Supplied records |

[src/rtl/bubblesort_pkg.sv]
// Shared types and helpers for the bubble-sort array sequencer.
package bubblesort_pkg;

  typedef enum logic [1:0] {
    StLoad,
    StSort,
    StUnload
  } sortState_e;

  // Beat counter must hold the larger of the key count and the pass count.
  function automatic int unsigned cntWidth(int unsigned depth, int unsigned passes);
    int unsigned maxBeats;
    maxBeats = (depth > passes) ? depth : passes;
    return $clog2(maxBeats + 1);
  endfunction

endpackage

[src/rtl/bubblesort_beat_counter.sv]
// Beat counter with synchronous clear, increment and a terminal-value compare.
module bubblesort_beat_counter #(
  parameter int unsigned CNT_W = 4
) (
  input  logic             Clk,
  input  logic             ResetN,
  input  logic             clear,
  input  logic             incr,
  input  logic [CNT_W-1:0] terminal,
  output logic             atTerminal
);

  logic [CNT_W-1:0] countQ, countD;

  always_comb begin
    countD = countQ;
    if (clear) begin
      countD = '0;
    end else if (incr) begin
      countD = countQ + 1'b1;
    end
  end

  always_ff @(posedge Clk or negedge ResetN) begin
    if (!ResetN) begin
      countQ <= '0;
    end else begin
      countQ <= countD;
    end
  end

  assign atTerminal = (countQ == terminal);

endmodule

[src/rtl/bubblesort_sequencer.sv]
// Drives an external compare/exchange array: shifts keys in, runs the sort
// passes, then shifts the ordered keys out with a valid/ready handshake.
module bubblesort_sequencer
  import bubblesort_pkg::*;
#(
  parameter int unsigned WIDTH  = 8,
  parameter int unsigned DEPTH  = 8,
  parameter int unsigned PASSES = DEPTH
) (
  input  logic             Clk,
  input  logic             ResetN,
  input  logic             InValid,
  output logic             InReady,
  input  logic [WIDTH-1:0] InData,
  output logic [WIDTH-1:0] ScanOut,
  input  logic [WIDTH-1:0] ScanIn,
  output logic             ScanEnable,
  output logic             Enable,
  output logic             OutValid,
  input  logic             OutReady,
  output logic [WIDTH-1:0] OutData,
  output logic             OutLast,
  output logic             Busy
);

  localparam int unsigned CntW = cntWidth(DEPTH, PASSES);
  localparam logic [CntW-1:0] LastKey  = CntW'(DEPTH - 1);
  localparam logic [CntW-1:0] LastPass = CntW'(PASSES - 1);

  sortState_e stateQ, stateD;
  logic cntClear, cntIncr, atTerminal;
  logic [CntW-1:0] terminal;

  bubblesort_beat_counter #(
    .CNT_W(CntW)
  ) u_beat_counter (
    .Clk       (Clk),
    .ResetN    (ResetN),
    .clear     (cntClear),
    .incr      (cntIncr),
    .terminal  (terminal),
    .atTerminal(atTerminal)
  );

  always_ff @(posedge Clk or negedge ResetN) begin
    if (!ResetN) begin
      stateQ <= StLoad;
    end else begin
      stateQ <= stateD;
    end
  end

  // All handshake outputs are decoded combinationally so a key enters the
  // chain on the very edge it is accepted.
  always_comb begin
    stateD     = stateQ;
    cntClear   = 1'b0;
    cntIncr    = 1'b0;
    terminal   = LastKey;
    InReady    = 1'b0;
    ScanEnable = 1'b0;
    ScanOut    = '0;
    Enable     = 1'b0;
    OutValid   = 1'b0;
    case (stateQ)
      StLoad: begin
        InReady    = 1'b1;
        ScanEnable = InValid;
        ScanOut    = InValid ? InData : '0;
        if (InValid) begin
          if (atTerminal) begin
            cntClear = 1'b1;
            stateD   = StSort;
          end else begin
            cntIncr = 1'b1;
          end
        end
      end
      StSort: begin
        terminal = LastPass;
        Enable   = 1'b1;
        if (atTerminal) begin
          cntClear = 1'b1;
          stateD   = StUnload;
        end else begin
          cntIncr = 1'b1;
        end
      end
      StUnload: begin
        OutValid   = 1'b1;
        ScanEnable = OutReady;
        if (OutReady) begin
          if (atTerminal) begin
            cntClear = 1'b1;
            stateD   = StLoad;
          end else begin
            cntIncr = 1'b1;
          end
        end
      end
      default: begin
        cntClear = 1'b1;
        stateD   = StLoad;
      end
    endcase
  end

  assign OutData = (stateQ == StUnload) ? ScanIn : '0;
  assign OutLast = (stateQ == StUnload) && atTerminal;
  assign Busy    = (stateQ != StLoad);

endmodule

[config.mk]
export PLATFORM = sky130hd
export DESIGN_NAME = bubblesort_sequencer
export DESIGN_NICKNAME = d
export VERILOG_FILES = /design/src/rtl/bubblesort_pkg.sv /design/src/rtl/bubblesort_beat_counter.sv /design/src/rtl/bubblesort_sequencer.sv
export SDC_FILE = /design/constraint.sdc
export NUM_CORES = 1
export LEC_CHECK = 0
export ABC_AREA = 1
export BUFFER_PORTS_ARGS = -buffer_cell sky130_fd_sc_hd__buf_2
export CORE_MARGIN = 1.5
export CORE_UTILIZATION = 40
export CTS_CLUSTER_DIAMETER = 200
export DETAILED_ROUTE_END_ITERATION = 8
export GPL_ROUTABILITY_DRIVEN = 0
export GPL_TIMING_DRIVEN = 0
export PLACE_DENSITY_LB_ADDON = 0.3
export SLEW_MARGIN = 10
export SYNTH_ARGS = -nofsm -noshare
export SYNTH_HDL_FRONTEND = slang
export SYNTH_SLANG_ARGS = --single-unit
[constraint.sdc]
create_clock -name Clk -period 3.1 [get_ports Clk]
set_input_delay 0.31 -clock Clk [delete_from_list [all_inputs] [get_ports Clk]]
set_output_delay 0.31 -clock Clk [all_outputs]
set_load 0.05 [all_outputs]
==> Word-level counts from Yosys, hierarchy flattened <==
Index checks and enable logic that the tools add are counted.
{ "word_totals": {"input_bits": 20, "ff_bits": 6, "output_inout_bits": 22, "elab_cells": 39} }
{ "classes": {"eq_ne": 8, "reduce_logical": 5, "addsub": 1, "mux": 23} }
{ "ops": {"columns": ["cell", "n"], "rows": [
  ["8-bit two-way mux", 3],
  ["2-bit two-way mux", 5],
  ["2-bit != test, second input constant", 5],
  ["1-bit two-way mux", 9],
  ["4-bit two-way mux", 2],
  ["1-bit case mux with 3 select lines", 2],
  ["2-bit case mux with 3 select lines", 1],
  ["5-bit AND reduction", 1],
  ["4-bit by 1-bit adder with 4-bit output, second input constant", 1],
  ["4-bit by 3-bit equality test with 1-bit output, second input constant", 1],
  ["2-bit nonzero test", 2],
  ["2-bit by 1-bit equality test with 1-bit output, second input constant", 1],
  ["2-bit equality test, second input constant", 1],
  ["2-bit zero test", 1],
  ["1-bit case mux with 2 select lines", 1],
  ["1-bit logical AND", 1]
]} }

==> Depth between registers and ports, before layout <==
{ "depth": {"ltp_word": 6, "depth_mapped": 7, "mapped_depth_nobuf": 7} }

==> Modules after synthesis <==
Synthesis repeated with hierarchy kept, for this count alone.
{ "unflattened": {"hier_cells": 92, "area_unflattened_um2": 549.3} }
{ "by_module_without_submodules": {"columns": ["module", "area_each_um2", "instances", "cells_each", "seq_area_each_um2"], "rows": [
  ["bubblesort_sequencer", 301.5, 1, 61, 50.0],
  ["bubblesort_beat_counter", 247.7, 1, 31, 100.1]
]} }

==> Worst setup path before layout <==
OpenSTA, ideal clock, no wires.
{ "synth_path": {"path_kind": "register to output", "from": "register stateQ[1]", "to": "output port ScanOut[0]", "stages_incl_launch_ff": 4, "t_arrival_ns": 2.213, "n_path_buf": 0, "setup_slack_ns": 0.577, "cell_sequence": "dfrtp_1 > nor2_2 > inv_1 > nor2_1"} }
{ "synth_via": {"elab_chain_len": 2} }
{ "synth_lines": {"columns": ["item", "line_no", "source"], "rows": [
  ["from (decl)", "bubblesort_sequencer.sv:30", "sortState_e stateQ, stateD;"],
  ["from (signal assigned)", "bubblesort_sequencer.sv:47", "stateQ <= StLoad;"],
  ["from (signal assigned)", "bubblesort_sequencer.sv:49", "stateQ <= stateD;"],
  ["2-bit zero test", "bubblesort_sequencer.sv:65", "case (stateQ)"],
  ["8-bit two-way mux", "bubblesort_sequencer.sv:65", null],
  ["to (decl)", "bubblesort_sequencer.sv:15", "output logic [WIDTH-1:0] ScanOut,"]
]} }
Every way passes these cells.

==> Worst setup path after layout <==
{ "layout_path": {"from": "register u_beat_counter.countQ[1]", "to": "output port OutLast"} }
{ "layout_via": {"elab_chain_len": 2} }
{ "layout_lines": {"columns": ["item", "line_no", "source"], "rows": [
  ["from (decl)", "bubblesort_beat_counter.sv:13", "logic [CNT_W-1:0] countQ, countD;"],
  ["from (signal assigned)", "bubblesort_beat_counter.sv:28", "countQ <= countD;"],
  ["4-bit by 3-bit equality test with 1-bit output", "bubblesort_beat_counter.sv:32", "assign atTerminal = (countQ == terminal);"],
  ["1-bit logical AND", "bubblesort_sequencer.sv:109", "assign OutLast = (stateQ == StUnload) && atTerminal;"],
  ["to (decl)", "bubblesort_sequencer.sv:22", "output logic OutLast,"]
]} }
Every way passes these cells.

What to work on | Only the lines that contain the string "StUnload" should be copied from the entries above.

Task answer |
    StUnload
          stateD   = StUnload;
      StUnload: begin
  assign OutData = (stateQ == StUnload) ? ScanIn : '0;
  assign OutLast = (stateQ == StUnload) && atTerminal;
  ["1-bit logical AND", "bubblesort_sequencer.sv:109", "assign OutLast = (stateQ == StUnload) && atTerminal;"],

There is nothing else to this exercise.